Acid-catalysed reduction of ferrylmyoglobin: product distribution and kinetics of autoreduction and reduction by NADH.

The pH dependence of iron(II)/iron(III) product distribution, following reduction of the hypervalent iron in equine ferrylmyoglobin by the protein moiety of the pigment (so-called autoreduction) and by NADH (nicotinamide adenine dinucleotide, reduced) and the rate of reduction was found to depend different on pH. Autoreduction is specific acid catalysed and has a more modest temperature dependence than autoxidation of oxymyoglobin, with the activation parameters delta H# = 58.5 +/- 0.4 kJ.mol-1 and delta S# = 2.7 +/- 0.1 J.mol-1.K-1 in 0.16 mol.l-1 NaCl. The product of autoreduction is the iron(III) pigment metmyoglobin, which is slightly modified in the protein moiety.

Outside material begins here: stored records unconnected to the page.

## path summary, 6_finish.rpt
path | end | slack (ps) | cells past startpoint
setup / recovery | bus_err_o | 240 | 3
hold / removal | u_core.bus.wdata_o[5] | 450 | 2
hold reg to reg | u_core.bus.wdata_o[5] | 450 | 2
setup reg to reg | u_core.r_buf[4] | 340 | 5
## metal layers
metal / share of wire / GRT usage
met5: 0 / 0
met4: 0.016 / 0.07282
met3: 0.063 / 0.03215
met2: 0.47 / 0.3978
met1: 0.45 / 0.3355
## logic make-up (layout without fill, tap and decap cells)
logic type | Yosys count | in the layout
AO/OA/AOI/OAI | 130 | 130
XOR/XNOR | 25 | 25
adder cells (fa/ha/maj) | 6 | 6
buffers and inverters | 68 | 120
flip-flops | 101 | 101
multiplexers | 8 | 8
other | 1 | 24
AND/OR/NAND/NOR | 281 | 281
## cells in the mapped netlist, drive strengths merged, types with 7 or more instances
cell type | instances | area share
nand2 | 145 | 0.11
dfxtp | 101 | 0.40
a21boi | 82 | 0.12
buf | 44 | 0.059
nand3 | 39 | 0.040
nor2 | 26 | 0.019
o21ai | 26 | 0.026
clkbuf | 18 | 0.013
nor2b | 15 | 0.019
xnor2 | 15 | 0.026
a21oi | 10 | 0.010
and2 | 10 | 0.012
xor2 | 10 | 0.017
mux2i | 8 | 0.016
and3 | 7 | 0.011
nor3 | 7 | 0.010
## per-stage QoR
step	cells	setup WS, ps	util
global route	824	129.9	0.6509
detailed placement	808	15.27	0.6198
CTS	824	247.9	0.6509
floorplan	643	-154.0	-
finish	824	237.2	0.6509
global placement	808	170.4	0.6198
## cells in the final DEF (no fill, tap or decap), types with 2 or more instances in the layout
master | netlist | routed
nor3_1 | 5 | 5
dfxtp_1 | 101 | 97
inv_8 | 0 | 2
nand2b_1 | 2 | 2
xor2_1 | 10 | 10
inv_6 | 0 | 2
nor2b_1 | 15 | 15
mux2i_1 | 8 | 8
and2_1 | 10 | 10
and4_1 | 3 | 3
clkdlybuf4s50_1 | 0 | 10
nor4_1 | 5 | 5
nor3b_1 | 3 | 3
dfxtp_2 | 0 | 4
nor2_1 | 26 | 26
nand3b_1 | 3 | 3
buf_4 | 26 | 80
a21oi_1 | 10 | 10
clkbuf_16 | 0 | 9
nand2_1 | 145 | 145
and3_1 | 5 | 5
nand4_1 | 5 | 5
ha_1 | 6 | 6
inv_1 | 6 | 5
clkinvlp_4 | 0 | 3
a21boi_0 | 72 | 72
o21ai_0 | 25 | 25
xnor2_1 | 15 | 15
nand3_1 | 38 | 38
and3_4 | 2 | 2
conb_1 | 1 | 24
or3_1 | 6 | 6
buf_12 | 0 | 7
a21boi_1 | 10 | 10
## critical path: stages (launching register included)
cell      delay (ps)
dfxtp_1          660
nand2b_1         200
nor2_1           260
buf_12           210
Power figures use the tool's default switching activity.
`src/rtl/float_to_fixed.sv`:
```
// IEEE-754 single -> {sign, 1.20 magnitude} fixed converter; F2X_ROUND_EN selects round-to-nearest-even.
// Latency: result valid sh+1 cycles after accept (4..24 normal, 1 special/saturate/zero).
// Backpressure: one operand in flight; in_ready low from accept until the result handshake.
module float_to_fixed #(
    parameter int FRAC_W = 20,
    parameter int FIX_W  = 1 + 1 + FRAC_W
) (
    input  logic             clk,
    input  logic             rst_n,
    input  logic             in_valid,
    output logic             in_ready,
    input  logic [31:0]      in_data,
    output logic             out_valid,
    input  logic             out_ready,
    output logic [FIX_W-1:0] out_data,
    output logic             ovf,
    output logic             unf,
    output logic             nv
);
    localparam int MAG_W = FIX_W - 1;

    typedef enum logic [1:0] {S_IDLE, S_SHIFT, S_DONE} state_t;
    typedef enum logic [2:0] {C_NORM, C_ZERO, C_UNF, C_SAT, C_NAN} cls_t;

    state_t           state_q, state_d;
    cls_t             cls_q, in_cls;
    logic             sign_q;
    logic [23:0]      sig_q;
    logic [4:0]       cnt_q, in_cnt;
    logic [FIX_W-1:0] out_data_q, res_data;
    logic             ovf_q, unf_q, nv_q;
    logic             res_ovf, res_unf, res_nv;
    logic [7:0]       in_exp;
    logic [22:0]      in_man;
    logic             accept;
    logic [MAG_W-1:0] mag;
    logic             mag_ovf;

    assign in_exp = in_data[30:23];
    assign in_man = in_data[22:0];
    assign accept = in_valid && in_ready;

    always_comb begin
        in_cls = C_NORM;
        if (in_exp == 8'hFF && in_man != 23'd0) begin
            in_cls = C_NAN;
        end else if (in_exp >= 8'd128) begin
            in_cls = C_SAT;
        end else if (in_exp == 8'd0) begin
            in_cls = C_ZERO;
        end else if (in_exp <= 8'd106) begin
            in_cls = C_UNF;
        end
        // 130-e fits in 3..23 for normal exponents, so the low 5 bits suffice
        in_cnt = (in_cls == C_NORM) ? (5'd2 - in_exp[4:0]) : 5'd0;
    end

`ifdef F2X_ROUND_EN
    logic             guard_q, sticky_q, round_up;
    logic [MAG_W:0]   mag_sum;

    always_comb begin
        round_up = guard_q & (sticky_q | sig_q[0]);
        mag_sum  = {1'b0, sig_q[MAG_W-1:0]} + {{MAG_W{1'b0}}, round_up};
    end

    assign mag     = mag_sum[MAG_W-1:0];
    assign mag_ovf = mag_sum[MAG_W];

    always_ff @(posedge clk or negedge rst_n) begin
        if (!rst_n) begin
            guard_q  <= 1'b0;
            sticky_q <= 1'b0;
        end else if (accept) begin
            guard_q  <= 1'b0;
            sticky_q <= 1'b0;
        end else if (state_q == S_SHIFT && cnt_q != 5'd0) begin
            sticky_q <= sticky_q | guard_q;
            guard_q  <= sig_q[0];
        end
    end
`else
    assign mag     = sig_q[MAG_W-1:0];
    assign mag_ovf = 1'b0;
`endif

    always_comb begin
        res_data = '0;
        res_ovf  = 1'b0;
        res_unf  = 1'b0;
        res_nv   = 1'b0;
        case (cls_q)
            C_NORM: begin
                if (mag_ovf) begin
                    res_data = {sign_q, {MAG_W{1'b1}}};
                    res_ovf  = 1'b1;
                end else begin
                    res_data = {sign_q, mag};
                end
            end
            C_SAT: begin
                res_data = {sign_q, {MAG_W{1'b1}}};
                res_ovf  = 1'b1;
            end
            C_UNF:   res_unf = 1'b1;
            C_NAN:   res_nv  = 1'b1;
            default: res_data = '0;
        endcase
    end

    always_ff @(posedge clk or negedge rst_n) begin
        if (!rst_n) begin
            state_q <= S_IDLE;
        end else begin
            state_q <= state_d;
        end
    end

    always_comb begin
        state_d = state_q;
        case (state_q)
            S_IDLE:  if (accept) state_d = S_SHIFT;
            S_SHIFT: if (cnt_q == 5'd0) state_d = S_DONE;
            S_DONE:  if (out_ready) state_d = S_IDLE;
            default: state_d = S_IDLE;
        endcase
    end

    always_comb begin
        in_ready  = (state_q == S_IDLE);
        out_valid = (state_q == S_DONE);
    end

    always_ff @(posedge clk or negedge rst_n) begin
        if (!rst_n) begin
            sign_q     <= 1'b0;
            sig_q      <= '0;
            cnt_q      <= '0;
            cls_q      <= C_ZERO;
            out_data_q <= '0;
            ovf_q      <= 1'b0;
            unf_q      <= 1'b0;
            nv_q       <= 1'b0;
        end else if (accept) begin
            sign_q <= in_data[31];
            sig_q  <= {1'b1, in_man};
            cnt_q  <= in_cnt;
            cls_q  <= in_cls;
            ovf_q  <= 1'b0;
            unf_q  <= 1'b0;
            nv_q   <= 1'b0;
        end else if (state_q == S_SHIFT) begin
            if (cnt_q != 5'd0) begin
                sig_q <= {1'b0, sig_q[23:1]};
                cnt_q <= cnt_q - 5'd1;
            end else begin
                out_data_q <= res_data;
                ovf_q      <= res_ovf;
                unf_q      <= res_unf;
                nv_q       <= res_nv;
            end
        end
    end

    assign out_data = out_data_q;
    assign ovf      = ovf_q;
    assign unf      = unf_q;
    assign nv       = nv_q;

endmodule
```
--- src/rtl/mult_issue.sv ---
// Issue/launch stage for the sequential multu multiplier: latches operands, pulses doMult,
// waits for done with a watchdog, and holds the product on a response channel.
// Optional build macro MULT_ZERO_BYPASS_EN: zero operands skip the multiplier.
module mult_issue #(
  parameter int unsigned TIMEOUT_CYCLES = 64
) (
  input  logic        clk,
  input  logic        reset,
  input  logic        req_valid,
  output logic        req_ready,
  input  logic [31:0] req_a,
  input  logic [31:0] req_b,
  output logic [31:0] mult_a,
  output logic [31:0] mult_b,
  output logic        mult_start,
  output logic        mult_reset,
  input  logic        mult_done,
  input  logic [31:0] mult_out,
  output logic        rsp_valid,
  input  logic        rsp_ready,
  output logic [31:0] rsp_data,
  output logic        rsp_err,
  output logic        busy
);

  localparam int unsigned DATA_W = 32;
  localparam int unsigned CNT_W  = 8;
  localparam logic [CNT_W-1:0] CNT_LAST = CNT_W'(TIMEOUT_CYCLES - 1);

  typedef enum logic [1:0] {
    IDLE,
    START,
    WAIT,
    RESP
  } state_e;

  state_e              state_q, state_d;
  logic [CNT_W-1:0]    cnt_q, cnt_d;
  logic [DATA_W-1:0]   a_q, a_d;
  logic [DATA_W-1:0]   b_q, b_d;
  logic [DATA_W-1:0]   data_q, data_d;
  logic                err_q, err_d;
  logic                mrst_q;
  logic                abort;

  // State and datapath registers; multu is reset alongside this block and on abort
  always_ff @(posedge clk) begin
    if (reset) begin
      state_q <= IDLE;
      cnt_q   <= '0;
      a_q     <= '0;
      b_q     <= '0;
      data_q  <= '0;
      err_q   <= 1'b0;
      mrst_q  <= 1'b1;
    end else begin
      state_q <= state_d;
      cnt_q   <= cnt_d;
      a_q     <= a_d;
      b_q     <= b_d;
      data_q  <= data_d;
      err_q   <= err_d;
      mrst_q  <= abort;
    end
  end

  // Next-state and datapath update
  always_comb begin
    state_d = state_q;
    cnt_d   = cnt_q;
    a_d     = a_q;
    b_d     = b_q;
    data_d  = data_q;
    err_d   = err_q;
    abort   = 1'b0;
    case (state_q)
      IDLE: begin
        if (req_valid) begin
          a_d     = req_a;
          b_d     = req_b;
          state_d = START;
`ifdef MULT_ZERO_BYPASS_EN
          if ((req_a == '0) || (req_b == '0)) begin
            data_d  = '0;
            err_d   = 1'b0;
            state_d = RESP;
          end
`endif
        end
      end
      START: begin
        cnt_d   = '0;
        state_d = WAIT;
      end
      WAIT: begin
        cnt_d = cnt_q + CNT_W'(1);
        // done in the first WAIT cycle may be left over from the previous op
        if (mult_done && (cnt_q != '0)) begin
          data_d  = mult_out;
          err_d   = 1'b0;
          state_d = RESP;
        end else if (cnt_q == CNT_LAST) begin
          data_d  = '0;
          err_d   = 1'b1;
          abort   = 1'b1;
          state_d = RESP;
        end
      end
      RESP: begin
        if (rsp_ready) begin
          state_d = IDLE;
        end
      end
      default: state_d = IDLE;
    endcase
  end

  assign req_ready  = (state_q == IDLE) && !reset;
  assign mult_start = (state_q == START);
  assign rsp_valid  = (state_q == RESP);
  assign busy       = (state_q != IDLE);
  assign mult_a     = a_q;
  assign mult_b     = b_q;
  assign mult_reset = mrst_q;
  assign rsp_data   = data_q;
  assign rsp_err    = err_q;

endmodule
$ cat config.mk
export PLATFORM = sky130hd
export DESIGN_NAME = cordic_phase_acc
export DESIGN_NICKNAME = d
export VERILOG_FILES = /design/src/rtl/cordic_phase_acc.sv
export SDC_FILE = /design/constraint.sdc
export NUM_CORES = 1
export LEC_CHECK = 0
export CAP_MARGIN = 15
export CORE_MARGIN = 5
export CORE_UTILIZATION = 50
export CTS_BUF_LIST = sky130_fd_sc_hd__clkbuf_16
export CTS_CLUSTER_SIZE = 10
export DETAILED_ROUTE_END_ITERATION = 10
export GPL_ROUTABILITY_DRIVEN = 0
export PLACE_DENSITY = 0.77
export SETUP_SLACK_MARGIN = 0.1
export SLEW_MARGIN = 20
export SYNTH_ARGS = -nofsm -noshare
export SYNTH_HDL_FRONTEND = slang
export SYNTH_SLANG_ARGS = --single-unit
$ cat constraint.sdc
create_clock -name clk -period 4.8 [get_ports clk]
set_input_delay 0.96 -clock clk [delete_from_list [all_inputs] [get_ports clk]]
set_output_delay 0.96 -clock clk [all_outputs]
set_load 0.005 [all_outputs]
$ cat src/rtl/cordic_phase_acc.sv
// Phase accumulator front end for a CORDIC rotator: integrates a frequency word,
// adds a phase offset, rounds to the rotator angle width and aligns amplitude.
module cordic_phase_acc #(
  parameter int DATA_WIDTH = 16,
  parameter int ITERATIONS = 7,
  parameter int ACC_WIDTH  = 32
) (
  input  logic                  clk,
  input  logic                  rst,
  input  logic                  en,
  input  logic                  sync,
  input  logic [ACC_WIDTH-1:0]  fcw,
  input  logic                  fcw_valid,
  input  logic [ACC_WIDTH-1:0]  pcw,
  input  logic                  pcw_valid,
  input  logic [DATA_WIDTH-1:0] amp,
  output logic [DATA_WIDTH-1:0] r,
  output logic [ITERATIONS:0]   theta,
  output logic                  out_valid,
  output logic                  wrap
);

  localparam int TW    = ITERATIONS + 1;
  localparam int SHIFT = ACC_WIDTH - TW;
  // Half of one theta LSB, expressed in accumulator units.
  localparam logic [ACC_WIDTH-1:0] RND = ACC_WIDTH'(1) << (SHIFT - 1);

  logic [ACC_WIDTH-1:0]  acc;
  logic                  carry;
  logic [ACC_WIDTH-1:0]  fcw_reg;
  logic [ACC_WIDTH-1:0]  pcw_reg;
  logic                  v1;
  logic [DATA_WIDTH-1:0] a1;

  logic [ACC_WIDTH:0]    acc_sum;
  logic [ACC_WIDTH-1:0]  phase;

  assign acc_sum = {1'b0, acc} + {1'b0, fcw_reg};
  // Offset and rounding bias wrap modulo one turn, so phases just below the top round to 0.
  assign phase   = acc + pcw_reg + RND;

  always_ff @(posedge clk or posedge rst) begin
    if (rst) begin
      fcw_reg <= '0;
      pcw_reg <= '0;
    end else begin
      if (fcw_valid) fcw_reg <= fcw;
      if (pcw_valid) pcw_reg <= pcw;
    end
  end

  always_ff @(posedge clk or posedge rst) begin
    if (rst) begin
      acc   <= '0;
      carry <= 1'b0;
      v1    <= 1'b0;
      a1    <= '0;
    end else begin
      v1 <= en;
      a1 <= amp;
      if (sync) begin
        acc   <= '0;
        carry <= 1'b0;
      end else if (en) begin
        acc   <= acc_sum[ACC_WIDTH-1:0];
        carry <= acc_sum[ACC_WIDTH];
      end
    end
  end

  // theta and r only advance with a valid sample so they hold between outputs.
  always_ff @(posedge clk or posedge rst) begin
    if (rst) begin
      theta     <= '0;
      r         <= '0;
      out_valid <= 1'b0;
      wrap      <= 1'b0;
    end else begin
      out_valid <= v1;
      wrap      <= carry & v1;
      if (v1) begin
        theta <= TW'(phase >> SHIFT);
        r     <= a1;
      end
    end
  end

endmodule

The reaction has a positive kinetic salt effect from which it is deduced that the reactive centre of ferrylmyoglobin has a charge of +1 in agreement with the structure Fe(IV) = O. Reduction by NADH involves parallel reactions of two pigment forms in acid/base equilibrium with each other with a pKa equal to 4.9, both forms yielding metmyoglobin as well as the iron(II) pigment, oxymyoglobin, as products. The protonated form reacts faster than the deprotonated form, and two-electron transfer has greater importance for the protonated form with a limiting Fe(II)/Fe(III) product ratio of 0.6 in acidic solution compared to 0.12 in alkaline solution. A square root dependence of rate on NADH concentration suggests involvement of NAD.radicals with a disproportionation as the termination reaction.